Can LLMs Bridge Domain and Visualization? A Case Study on High-Dimension Data Visualization in Single-Cell Transcriptomics
Qianwen Wang -
Xinyi Liu -
Nils Gehlenborg -
Download preprint PDF
Download camera-ready PDF
Download Supplemental Material
Keywords
High dimensional visualization; LLM-supported literature review; Visualization in the wild
Abstract
While many visualizations are build for domain users (e.g., biologists, machine learning developers), understanding how visualizations are used in the domain has long been a challenging task.
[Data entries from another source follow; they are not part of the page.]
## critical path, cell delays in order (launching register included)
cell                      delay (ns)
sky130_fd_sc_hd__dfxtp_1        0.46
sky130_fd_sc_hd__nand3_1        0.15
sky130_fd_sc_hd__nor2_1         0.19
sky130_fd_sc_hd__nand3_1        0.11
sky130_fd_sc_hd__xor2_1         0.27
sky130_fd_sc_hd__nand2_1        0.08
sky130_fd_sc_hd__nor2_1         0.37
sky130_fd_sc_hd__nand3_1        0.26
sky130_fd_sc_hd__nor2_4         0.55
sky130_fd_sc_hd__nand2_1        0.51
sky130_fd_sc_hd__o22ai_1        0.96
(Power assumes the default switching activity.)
## src/hdl/spwm_pkg.sv

```systemverilog
package spwm_pkg;

  localparam int unsigned PhaseBits    = 32;
  localparam int unsigned PeriodBits   = 16;
  localparam int unsigned AmpBits      = 11;
  localparam int unsigned CmpBits      = 16;
  localparam int unsigned TableEntries = 512;
  localparam int unsigned IndexBits    = $clog2(TableEntries);
  localparam int unsigned QuarterEntries = TableEntries >> 1;
  localparam int unsigned ScaleBits    = 12;
  localparam int unsigned TableScale   = 1 << ScaleBits;
  localparam int unsigned AmpShift     = 10;
  localparam int unsigned SineBits     = ScaleBits + 1;
  localparam int unsigned AccBits      = SineBits + PeriodBits;
  localparam int unsigned CntBits      = $clog2(PhaseBits);
  localparam int unsigned CfgIdxBits   = 8;

  localparam logic [PhaseBits-1:0]  StepReset   = 32'd42949650;
  localparam logic [PeriodBits-1:0] PeriodReset = 16'd1600;

  localparam logic [CfgIdxBits-1:0] RegPhaseStep   = 8'd0;
  localparam logic [CfgIdxBits-1:0] RegTimerPeriod = 8'd1;

  localparam logic [63:0] PiQ62  = 64'hC90FDAA22168C234;
  localparam logic [63:0] PiStep = PiQ62 / 64'(TableEntries);
  localparam logic [63:0] PiRem  = PiQ62 % 64'(TableEntries);

  typedef logic [SineBits-1:0] quarter_rom_t [QuarterEntries];

  function automatic logic [63:0] mul_q62(logic [63:0] a, logic [63:0] b);
    logic [127:0] p;
    p = {64'd0, a} * {64'd0, b};
    return p[125:62];
  endfunction

  function automatic logic [63:0] div_u64(logic [63:0] num, logic [63:0] den);
    logic [63:0] quo;
    logic [64:0] rem;
    quo = '0;
    rem = '0;
    for (int b = 63; b >= 0; b--) begin
      rem = {rem[63:0], num[b]};
      if (rem >= {1'b0, den}) begin
        rem    = rem - {1'b0, den};
        quo[b] = 1'b1;
      end
    end
    return quo;
  endfunction

  // Fixed-point Taylor series of sin(i*pi/N), rounded to the table scale.
  function automatic logic [SineBits-1:0] sine_entry(int unsigned i);
    logic [63:0] k;
    logic [63:0] x;
    logic [63:0] term;
    logic [63:0] sum;
    logic [63:0] t;
    logic [63:0] n;
    k = 64'(i);
    if (2 * k > 64'(TableEntries)) begin
      k = 64'(TableEntries) - k;
    end
    x = PiStep * k + ((PiRem * k) >> IndexBits);
    term = x;
    sum  = x;
    n    = 64'd1;
    while (term != 64'd0 && n < 64'd60) begin
      term = div_u64(mul_q62(mul_q62(term, x), x), (n + 64'd1) * (n + 64'd2));
      if ((((n - 64'd1) >> 1) & 64'd1) == 64'd0) begin
        sum = sum - term;
      end else begin
        sum = sum + term;
      end
      n = n + 64'd2;
    end
    t = mul_q62(sum, 64'(2 * TableScale));
    t = (t + 64'd1) >> 1;
    return t[SineBits-1:0];
  endfunction

  function automatic quarter_rom_t build_quarter_rom();
    quarter_rom_t r;
    for (int unsigned i = 0; i < QuarterEntries; i++) begin
      r[i] = sine_entry(i);
    end
    return r;
  endfunction

  localparam quarter_rom_t QuarterRom = build_quarter_rom();
  localparam logic [SineBits-1:0] SinePeak = sine_entry(QuarterEntries);

endpackage

```

## src/hdl/spwm_phase_accumulator_top.sv

```systemverilog
// Channel   Direction  Word contents
// s_axis    in         tdata[10:0] amplitude
// m_axis    out        tdata[15:0] compare value, tuser[0] channel A active, tuser[1] sync
// cfg       in         index 0 phase step, index 1 timer period
//
// An accepted input word passes these steps in order: the phase add runs one bit per
// cycle, then the table step, the two shift-and-add multiplies of the 16-bit period
// and the 11-bit amplitude, and the hand-off step, which waits while the output is stalled.
// A new input word is taken only after the hand-off, when the block is idle again.
// A stalled output holds its word while the next input word is worked on.
// Reset is asynchronous and active low and leaves channel A active.
module spwm_phase_accumulator_top
  import spwm_pkg::*;
(
  input  logic                  clk_i,
  input  logic                  rst_ni,
  input  logic                  s_axis_tvalid,
  output logic                  s_axis_tready,
  input  logic [15:0]           s_axis_tdata,    // [10:0] amplitude
  output logic                  m_axis_tvalid,
  input  logic                  m_axis_tready,
  output logic [15:0]           m_axis_tdata,    // [15:0] compare_value
  output logic [1:0]            m_axis_tuser,    // [0] channel_a_active, [1] sync_level
  input  logic                  cfg_valid_i,
  output logic                  cfg_ready_o,
  input  logic [CfgIdxBits-1:0] cfg_index_i,
  input  logic [PhaseBits-1:0]  cfg_data_i
);

  typedef enum logic [2:0] {
    StIdle,
    StAdd,
    StRom,
    StMulP,
    StMulA,
    StDone
  } state_e;

  state_e                state_q;
  logic [PhaseBits-1:0]  phase_step_q;
  logic [PeriodBits-1:0] timer_period_q;
  logic [PhaseBits-1:0]  phase_q;
  logic [PhaseBits-1:0]  step_sh_q;
  logic                  carry_q;
  logic [CntBits-1:0]    bit_cnt_q;
  logic [AmpBits-1:0]    amp_q;
  logic [AccBits-1:0]    mcand_q;
  logic [PeriodBits-1:0] mplier_q;
  logic [AccBits-1:0]    acc_q;
  logic                  prev_top_q;
  logic                  swap_q;
  logic                  ind_q;
  logic                  chan_q;
  logic                  out_valid_q;
  logic [CmpBits-1:0]    out_cmp_q;
  logic                  out_chan_q;
  logic                  out_ind_q;

  logic                  sum_bit;
  logic                  carry_d;
  logic                  top_bit;
  logic [AccBits-1:0]    acc_d;
  logic [CmpBits:0]      cmp_full;
  logic [IndexBits-1:0]  rom_idx;
  logic [IndexBits-1:0]  fold_idx;
  logic [SineBits-1:0]   sine_val;

  assign s_axis_tready = (state_q == StIdle);
  assign cfg_ready_o   = 1'b1;
  assign m_axis_tvalid = out_valid_q;
  assign m_axis_tdata  = out_cmp_q;
  assign m_axis_tuser  = {out_ind_q, out_chan_q};

  assign sum_bit  = phase_q[0] ^ step_sh_q[0] ^ carry_q;
  assign carry_d  = (phase_q[0] & step_sh_q[0]) | (carry_q & (phase_q[0] ^ step_sh_q[0]));
  assign top_bit  = phase_q[PhaseBits-1];
  assign acc_d    = mplier_q[0] ? acc_q + mcand_q : acc_q;
  assign cmp_full = acc_q[AmpShift +: CmpBits + 1];

  // The half-sine table is symmetric, so only its first half is stored.
  assign rom_idx  = phase_q[PhaseBits-1 -: IndexBits];
  assign fold_idx = rom_idx[IndexBits-1] ? (~rom_idx + IndexBits'(1)) : rom_idx;
  assign sine_val = fold_idx[IndexBits-1] ? SinePeak : QuarterRom[fold_idx[IndexBits-2:0]];

  always_ff @(posedge clk_i or negedge rst_ni) begin
    if (!rst_ni) begin
      state_q        <= StIdle;
      phase_step_q   <= StepReset;
      timer_period_q <= PeriodReset;
      phase_q        <= '0;
      step_sh_q      <= '0;
      amp_q          <= '0;
      mcand_q        <= '0;
      mplier_q       <= '0;
      acc_q          <= '0;
      prev_top_q     <= 1'b0;
      swap_q         <= 1'b0;
      ind_q          <= 1'b0;
      chan_q         <= 1'b1;
      out_valid_q    <= 1'b0;
      out_cmp_q      <= '0;
      out_chan_q     <= 1'b0;
      out_ind_q      <= 1'b0;
      bit_cnt_q      <= '0;
      carry_q        <= 1'b0;
    end else begin
      if (cfg_valid_i) begin
        if (cfg_index_i == RegPhaseStep) begin
          phase_step_q <= cfg_data_i;
        end else if (cfg_index_i == RegTimerPeriod) begin
          timer_period_q <= cfg_data_i[PeriodBits-1:0];
        end
      end
      if (out_valid_q && m_axis_tready && state_q != StDone) begin
        out_valid_q <= 1'b0;
      end
      case (state_q)
        StIdle: begin
          if (s_axis_tvalid) begin
            amp_q     <= s_axis_tdata[AmpBits-1:0];
            step_sh_q <= phase_step_q;
            carry_q   <= 1'b0;
            bit_cnt_q <= '0;
            state_q   <= StAdd;
          end
        end
        StAdd: begin
          phase_q   <= {sum_bit, phase_q[PhaseBits-1:1]};
          step_sh_q <= step_sh_q >> 1;
          carry_q   <= carry_d;
          bit_cnt_q <= bit_cnt_q + 1'b1;
          if (bit_cnt_q == CntBits'(PhaseBits - 1)) begin
            state_q <= StRom;
          end
        end
        StRom: begin
          if (swap_q) begin
            chan_q <= ~chan_q;
            swap_q <= 1'b0;
          end else if (prev_top_q && !top_bit) begin
            swap_q <= 1'b1;
            ind_q  <= ~ind_q;
          end
          prev_top_q <= top_bit;
          mcand_q    <= AccBits'(sine_val);
          mplier_q   <= timer_period_q;
          acc_q      <= '0;
          bit_cnt_q  <= '0;
          state_q    <= StMulP;
        end
        StMulP: begin
          if (bit_cnt_q == CntBits'(PeriodBits - 1)) begin
            mcand_q   <= AccBits'(acc_d[ScaleBits +: CmpBits]);
            mplier_q  <= PeriodBits'(amp_q);
            acc_q     <= '0;
            bit_cnt_q <= '0;
            state_q   <= StMulA;
          end else begin
            mcand_q   <= mcand_q << 1;
            mplier_q  <= mplier_q >> 1;
            acc_q     <= acc_d;
            bit_cnt_q <= bit_cnt_q + 1'b1;
          end
        end
        StMulA: begin
          acc_q <= acc_d;
          if (bit_cnt_q == CntBits'(AmpBits - 1)) begin
            bit_cnt_q <= '0;
            state_q   <= StDone;
          end else begin
            mcand_q   <= mcand_q << 1;
            mplier_q  <= mplier_q >> 1;
            bit_cnt_q <= bit_cnt_q + 1'b1;
          end
        end
        StDone: begin
          if (!out_valid_q || m_axis_tready) begin
            out_valid_q <= 1'b1;
            out_cmp_q   <= cmp_full[CmpBits] ? '1 : cmp_full[CmpBits-1:0];
            out_chan_q  <= chan_q;
            out_ind_q   <= ind_q;
            state_q     <= StIdle;
          end
        end
        default: begin
          state_q <= StIdle;
        end
      endcase
    end
  end

  a_accept_starts_add: assert property (@(posedge clk_i) disable iff (!rst_ni)
    s_axis_tvalid && s_axis_tready |=> state_q == StAdd)
    else $error("accepted word did not start the phase add");

  a_swap_clears: assert property (@(posedge clk_i) disable iff (!rst_ni)
    state_q == StRom && swap_q |=> !swap_q && chan_q != $past(chan_q))
    else $error("pending swap was not carried out");

  a_sync_arms_swap: assert property (@(posedge clk_i) disable iff (!rst_ni)
    ind_q != $past(ind_q) |-> swap_q)
    else $error("sync toggled without arming a swap");

  a_no_overwrite: assert property (@(posedge clk_i) disable iff (!rst_ni)
    out_valid_q && !m_axis_tready |=> out_valid_q && $stable(out_cmp_q))
    else $error("stalled result word was overwritten");

endmodule

```

## config.mk

```make
export PLATFORM = sky130hd
export DESIGN_NAME = spwm_phase_accumulator_top
export DESIGN_NICKNAME = d
export VERILOG_FILES = /design/src/hdl/spwm_pkg.sv /design/src/hdl/spwm_phase_accumulator_top.sv
export SDC_FILE = /design/constraint.sdc
export NUM_CORES = 1
export LEC_CHECK = 0
export BUFFER_PORTS_ARGS = -buffer_cell sky130_fd_sc_hd__buf_2
export CELL_PAD_IN_SITES_DETAIL_PLACEMENT = 1
export CELL_PAD_IN_SITES_GLOBAL_PLACEMENT = 1
export CORE_ASPECT_RATIO = 2
export CORE_MARGIN = 2
export CORE_UTILIZATION = 48
export CTS_CLUSTER_DIAMETER = 40
export DETAILED_ROUTE_END_ITERATION = 10
export GPL_ROUTABILITY_DRIVEN = 0
export HOLD_SLACK_MARGIN = 0.08
export PLACE_DENSITY_LB_ADDON = 0.1
export RECOVER_POWER = 100
export SYNTH_ARGS = -nofsm -noshare
export SYNTH_HDL_FRONTEND = slang
export SYNTH_SLANG_ARGS = --single-unit
```

## constraint.sdc

```tcl
create_clock -name clk_i -period 4.91 [get_ports clk_i]
set_input_delay 0.2455 -clock clk_i [delete_from_list [all_inputs] [get_ports clk_i]]
set_output_delay 0.2455 -clock clk_i [all_outputs]
set_load 0.01 [all_outputs]
```

==> results.yml, run 1 <==
run_status:
  run_status: "finished with violations"
  violations: "max-capacitance violations, max-slew violations"
critical_path:
  path_max_fanout: 22
  critPathSlowestCell: "clkbuf_2"
  worstSetupEndpointType: "flip-flop"
  reg2reg_from: "phase_q[24]$_DFFE_PN0P_"
  worstSetupPathType: "reg -> reg"
  r2r_cells: 12
  arrival_ns: 4.88
  start_kind: "flip-flop"
  worstPathRequired_ns: 5.34
  r2r_end: "mcand_q[4]$_DFFE_PN0P_"
  path_cells: "inv_1 > ha_1 > and2b_1 > xor2_4 > clkbuf_2 > buf_4 > mux2i_1 > nor2_1 > a2111oi_0 > o32ai_1 > a32oi_1 > o22a_1"
  reg2reg_slack_ns: 0.46
  cpPeakStageDelay_ns: 0.55
global_route:
  grt_pass1_wl_um: 83300
  grt_pass1_vias: 14800
  antenna_found_initial: 2
  grt_overflow_total: 0
  globalRouteTotalUtil: 0.327
  grt_max_degree: 125
detailed_routing:
  dr.pass1.iters: 5
  vias: 13800
  wire_per_inst_um: 24.7
  routed_via_density: 6.55
  drtIter0Drc: 1049
  postRouteAntennaNets: 0
  drt-total-wl_um: 52200
  drc: 0
logic_synthesis:
  syn_nets: 1777
  synth_edf_count: 0
  ys_top_cells_by_count: "nand2_1, dfrtp_1, nor2_1, o21ai_0, a21oi_1"
  synth_area_leader_cell: "dfrtp_1"
  yosysSeqAreaShare: 0.392
  syn_avg_cell_area_um2: 8.76
  synthFlopType: "dfrtp_1"
  synthDistinctLibCells: 89
  synth-async-reset-ratio: 1.00
  ys_seq_elements: 227
  synth.most_common_cell: "nand2_1"
  synth.top_cell.area_share: 0.363
  ys.warnings.count: 0
  netlist_top_cells_area: "dfrtp_1, nand2_1, mux2_2"
  syn_area_um2: 14500
  synth_cells: 1659
die:
  dieArea_um2: 31800
  die_h_um: 250
  rows: 90
  pin_count: 82
  core_area_um2: 30000
  fp.dieW_um: 127
  initial_core_util: 0.485
hold_path:
  min_to: "state_q[0]$_DFFE_PN0P_"
  worst_hold_path_type: "in -> reg"
  hold_start: "s_axis_tvalid"
  whs_path_depth: 5
clock_tree:
  hold_buffers: 45
  cts_setup_buffers: 0
  cts_htree_levels: 2
  postCtsResizedCells: 0
  clk_latency_ns: 0.51
  cts.sinks: 227
  numCtsBuffers: 34
  cts_tree: "done"
  cts_buffer_depth: 3
  root_buffer: "clkbuf_16"
  clk_pin_slew_worst_paths_ns: 0.06
sta:
  drv_slew: 285
  setup_ws_ns: 0.461
  tns_ns: 0
  finClkSkew_ns: 0.0210
  hold_viol: 0
  tightest_slew_ns: 3.18
  period_share: 0.906
  setup_violations: 0
  max_freq_mhz: 225
  min_period_ns: 4.45
  max_slew_margin: -1.12
  rsz0062_at_grt: "false"
finish:
  syn2layout_area_growth_pct: 14.9
  drive_gt1_frac: 0.139
  nNetsFinal: 1837
job:
  maxCapViolCount: 6
placed_design:
  io_buffers: 75
  dp_slack_ns: 0.819
  place_hpwl_um: 32700
power_and_ir_drop:
  powerDensity_nw_per_um2: 738
  p_leak_nw: 7.20
  vdd_ir_drop_max_v: 0.000510
==> critical path, delay by kind of cell (launching register included) <==
| family | cells | cell delay (ns) |
|---|---|---|
| AO/OA/AOI/OAI | 4 | 1.09 |
| XOR/XNOR | 1 | 0.52 |
| adder cells (fa/ha/maj) | 1 | 0.45 |
| buffers and inverters | 3 | 1.07 |
| flip-flops | 1 | 0.45 |
| multiplexers | 1 | 0.37 |
| AND/OR/NAND/NOR | 2 | 0.43 |
==> area by class of cell <==
| cell class | count | area [µm²] |
|---|---|---|
| fillers | 3439 | 13300 |
| flip-flops and latches | 227 | 5700 |
| diodes | 2 | 5.00 |
| multi-input cells | 1268 | 8160 |
| well taps | 368 | 460 |
| clock buffers | 43 | 946 |
| repair buffers | 156 | 1060 |
| inverters | 32 | 120 |
| clock inverters | 17 | 248 |
==> metrics by stage <==
step | power, mW | util | hold slack [ns] | cells | instance area [µm²]
after CTS | 12.1 | 0.560 | 0.221 | 2111 | 16800
after global routing | 13.0 | 0.557 | 0.325 | 2113 | 16700
after global placement | 9.17 | 0.505 | 0.403 | 2006 | 15100
final | 12.3 | 0.557 | 0.252 | 2113 | 16700
after floorplan | 7.42 | - | -0.0501 | 1659 | 14500
after detailed placement | 9.41 | 0.505 | 0.413 | 2006 | 15100
==> per-layer routing <==
metal / track usage / vias to the layer above / wire (µm)
li1: - / 6166 / -
met1: 0.423 / 6939 / 20700
met2: 0.543 / 567 / 25900
met3: 0.0455 / 174 / 3110
met4: 0.143 / 0 / 2380
met5: 0 / - / 0
==> where the power goes <==
part           total, mW  switching, mW  internal [mW]
Sequential          2.83          0.477           2.35
Clock               2.61          0.963           1.65
Combinational       6.89           4.63           2.26
Total               12.3           6.07           6.25
==> worst max-delay path by stage <==
stage	from	endpoint	slack, ns	cells after the start
after floorplan	phase_q[23]$_DFFE_PN0P_	mcand_q[4]$_DFFE_PN0P_	1.15	15
after detailed placement	phase_q[24]$_DFFE_PN0P_	mcand_q[4]$_DFFE_PN0P_	0.82	12
final	phase_q[24]$_DFFE_PN0P_	mcand_q[4]$_DFFE_PN0P_	0.46	12
after global routing	rst_ni	phase_step_q[20]$_DFFE_PN0P_	0.27	3
after global placement	phase_q[24]$_DFFE_PN0P_	mcand_q[4]$_DFFE_PN0P_	0.99	12
after CTS	phase_q[24]$_DFFE_PN0P_	mcand_q[4]$_DFFE_PN0P_	0.79	12
==> sequential cells by signal, summed over array words and instances, names as in the netlist, 3 cells and up <==
register / count
step_sh_q: 32
amp_q: 11
mcand_q: 28
acc_q: 28
state_q: 3
bit_cnt_q: 5
m_axis_tdata: 16
mplier_q: 16
phase_q: 32
timer_period_q: 16
phase_step_q: 32
==> logic make-up after synthesis <==
family                   synth area share
adder cells (fa/ha/maj)            0.0501
multiplexers                       0.0849
AO/OA/AOI/OAI                       0.235
XOR/XNOR                           0.0222
AND/OR/NAND/NOR                     0.166
other                            0.000258
buffers and inverters              0.0493
flip-flops                          0.392
==> layout by cell type (no fill, tap or decap), types with 22 or more instances in the layout <==
master         count
nor2_1           136
nand3_1           25
buf_2             54
ha_1              55
clkbuf_16         35
mux2i_1           49
inv_1             29
a31oi_1           22
clkbuf_1          27
buf_4             26
nor3_1            31
o21ai_0          133
dlygate4sd3_1     45
nand2_1          255
a21oi_1          118
mux2_2            54
dfrtp_1          211
xnor2_1           24
No activity file was read; power rests on OpenSTA's default activity.
==> run 2, diff against run 1 <==
--- a/config.mk
+++ b/config.mk
@@ -9,8 +9,8 @@
 export CELL_PAD_IN_SITES_DETAIL_PLACEMENT = 1
 export CELL_PAD_IN_SITES_GLOBAL_PLACEMENT = 1
 export CORE_ASPECT_RATIO = 2
-export CORE_MARGIN = 2
-export CORE_UTILIZATION = 48
+export CORE_MARGIN = 10
+export CORE_UTILIZATION = 52
 export CTS_CLUSTER_DIAMETER = 40
 export DETAILED_ROUTE_END_ITERATION = 10
 export GPL_ROUTABILITY_DRIVEN = 0
==> constraint.sdc (replaced) <==
create_clock -name clk_i -period 5.78 [get_ports clk_i]
set_input_delay 0.289 -clock clk_i [delete_from_list [all_inputs] [get_ports clk_i]]
set_output_delay 0.289 -clock clk_i [all_outputs]
set_load 0.01 [all_outputs]
==> results.yml, run 2 (synthesized netlist as in run 1, its figures left out) <==
global_route:
  grt_pass1_wl_um: 85900
  globalRouteTotalUtil: 0.298
  grt_pass1_vias: 15000
  grt_overflow_total: 0
  antenna_found_initial: 4
  grt_max_degree: 171
detailed_routing:
  postRouteAntennaNets: 0
  vias: 14000
  drt-total-wl_um: 54900
  drc: 0
  routed_via_density: 6.74
  drtIter0Drc: 1263
  dr.pass1.iters: 6
  wire_per_inst_um: 26.4
power_and_ir_drop:
  vdd_ir_drop_max_v: 0.000409
  p_leak_nw: 7.02
  powerDensity_nw_per_um2: 613
critical_path:
  worstPathRequired_ns: 6.24
  worstSetupEndpointType: "flip-flop"
  path_max_fanout: 26
  critPathSlowestCell: "a21oi_1"
  start_kind: "flip-flop"
  cp_num_cells: 11
  cp_common_cell: "a41oi_1"
  reg2reg_slack_ns: 1.22
  cp_top_family: "compound AO/OA/AOI/OAI gates"
  reg2reg_from: "bit_cnt_q[0]$_DFFE_PN0P_"
  worst-path-buf-inv: 2
  r2r_end: "mcand_q[2]$_DFFE_PN0P_"
  cpPeakStageDelay_ns: 1.66
  path_cells: "inv_1 > ha_1 > nor4bb_1 > nor2_1 > a21oi_1 > clkbuf_1 > a21o_1 > a41oi_1 > o41ai_1 > a41oi_1 > o22ai_1"
  r2r_cells: 11
  arrival_ns: 5.02
  worstSetupPathType: "reg -> reg"
hold_path:
  whs_path_depth: 5
  worst_hold_path_type: "in -> reg"
  min_to: "state_q[0]$_DFFE_PN0P_"
  hold_start: "s_axis_tvalid"
finish:
  nFillCells: 3223
  reg.largest.list: "phase_q: 32 flops, phase_step_q: 32 flops, step_sh_q: 32 flops"
  mostFrequentLayoutCell: "nand2_1"
  syn2layout_area_growth_pct: 12.5
  nNetsFinal: 1827
  final_cell_area_um2: 16300
  final_cell_mix: "nand2_1, dfrtp_1, nor2_1, o21ai_0, a21oi_1"
  drive_gt1_frac: 0.128
sta:
  period_share: 0.788
  finClkSkew_ns: 0.0215
  max_slew_margin: -1.30
  setup_ws_ns: 1.22
  rsz0062_at_grt: "false"
  max_freq_mhz: 219
  min_period_ns: 4.56
  hold_viol: 0
  tightest_slew_ns: 3.44
  drv_slew: 164
  tns_ns: 0
  setup_violations: 0
clock_tree:
  cts_tree: "done"
  cts_setup_buffers: 0
  cts.sinks: 227
  root_buffer: "clkbuf_16"
  postCtsResizedCells: 0
  hold_buffers: 45
  clk_latency_ns: 0.57
  cts_buffer_depth: 3
  numCtsBuffers: 26
  cts_htree_levels: 1
  clk_pin_slew_worst_paths_ns: 0.07
placed_design:
  place_hpwl_um: 35200
  dp_slack_ns: 1.75
  dpl-instance-area_um2: 15100
  io_buffers: 75
run_status:
  run_status: "finished with violations"
  violations: "max-capacitance violations, max-slew violations"
die:
  fp.dieW_um: 138
  initial_core_util: 0.528
  dieArea_um2: 35400
  core_area_um2: 27500
  rows: 86
  pin_count: 82
  die_h_um: 256
job:
  maxCapViolCount: 4
==> run 2: changes by cell type in the layout (fill, tap and decap cells not counted), sizes merged <==
cell      before  now
clkbuf        73   59
inv           38   33
bufinv         5    1
clkinv         5    9
buf           81   83
clkinvlp       1    3
diode          2    3
==> run 2: layer usage <==
metal	part of all wire	vias up	track usage
met1	0.34	7000	0.305
met3	0.051	267	0.0435
li1	-	6127	-
met2	0.52	634	0.531
met4	0.087	2	0.232
met5	0.00031	-	0
==> run 2: worst max-delay path by stage <==
stage	endpoint	from	slack (ns)
2_1_floorplan	mcand_q[4]$_DFFE_PN0P_	phase_q[23]$_DFFE_PN0P_	2.02
3_3_place_gp	mcand_q[4]$_DFFE_PN0P_	phase_q[24]$_DFFE_PN0P_	1.90
3_5_place_dp	mcand_q[4]$_DFFE_PN0P_	phase_q[24]$_DFFE_PN0P_	1.75
4_1_cts	mcand_q[4]$_DFFE_PN0P_	phase_q[24]$_DFFE_PN0P_	1.74
5_1_grt	mcand_q[2]$_DFFE_PN0P_	bit_cnt_q[0]$_DFFE_PN0P_	0.99
6_report	mcand_q[2]$_DFFE_PN0P_	bit_cnt_q[0]$_DFFE_PN0P_	1.22
==> run 2: cell type report <==
type	count	area, µm²	area share
Timing Repair Buffer	154	1060	0.0649
Sequential cell	227	5700	0.349
Clock buffer	33	707	0.0433
Tap cell	352	440	0.0270
Antenna cell	3	7.51	0.000459
Multi-Input combinational cell	1268	8170	0.500
Clock inverter	14	136	0.00835
Inverter	32	120	0.00735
Previous research has relied on either interviewing a limited number of domain users or reviewing relevant application papers in the visualization community, neither of which provides comprehensive insight into visualizations in the wild of a specific domain. This paper aims to fill this gap by examining the potential of using Large Language Models (LLM) to analyze visualization usage in domain literature. We use high-dimension (HD) data visualization in sing-cell transcriptomics as a test case, analyzing 1,203 papers that describe 2,056 HD visualizations with highly specialized domain terminologies (e.g., biomarkers, cell lineage). To facilitate this analysis, we introduce a multi-step, human-in-the-loop LLM workflow. Instead of relying solely on LLMs for end-to-end analysis, our workflow enhances analytical quality through 1) integrating image processing and traditional NLP methods to prepare well-structured inputs for three targeted LLM subtasks (i.e., translating domain terminology, summarizing analysis tasks, and performing categorization), and 2) establishing checkpoints for human involvement and validation throughout the process. The analysis results was validated with expert interviews and a test set, revealing three often overlooked aspects in HD visualization: trajectories in HD spaces, inter-cluster relationships, and dimension clustering. This research provides a stepping stone for future studies seeking to use LLMs to bridge the gap between visualization design and domain-specific usage.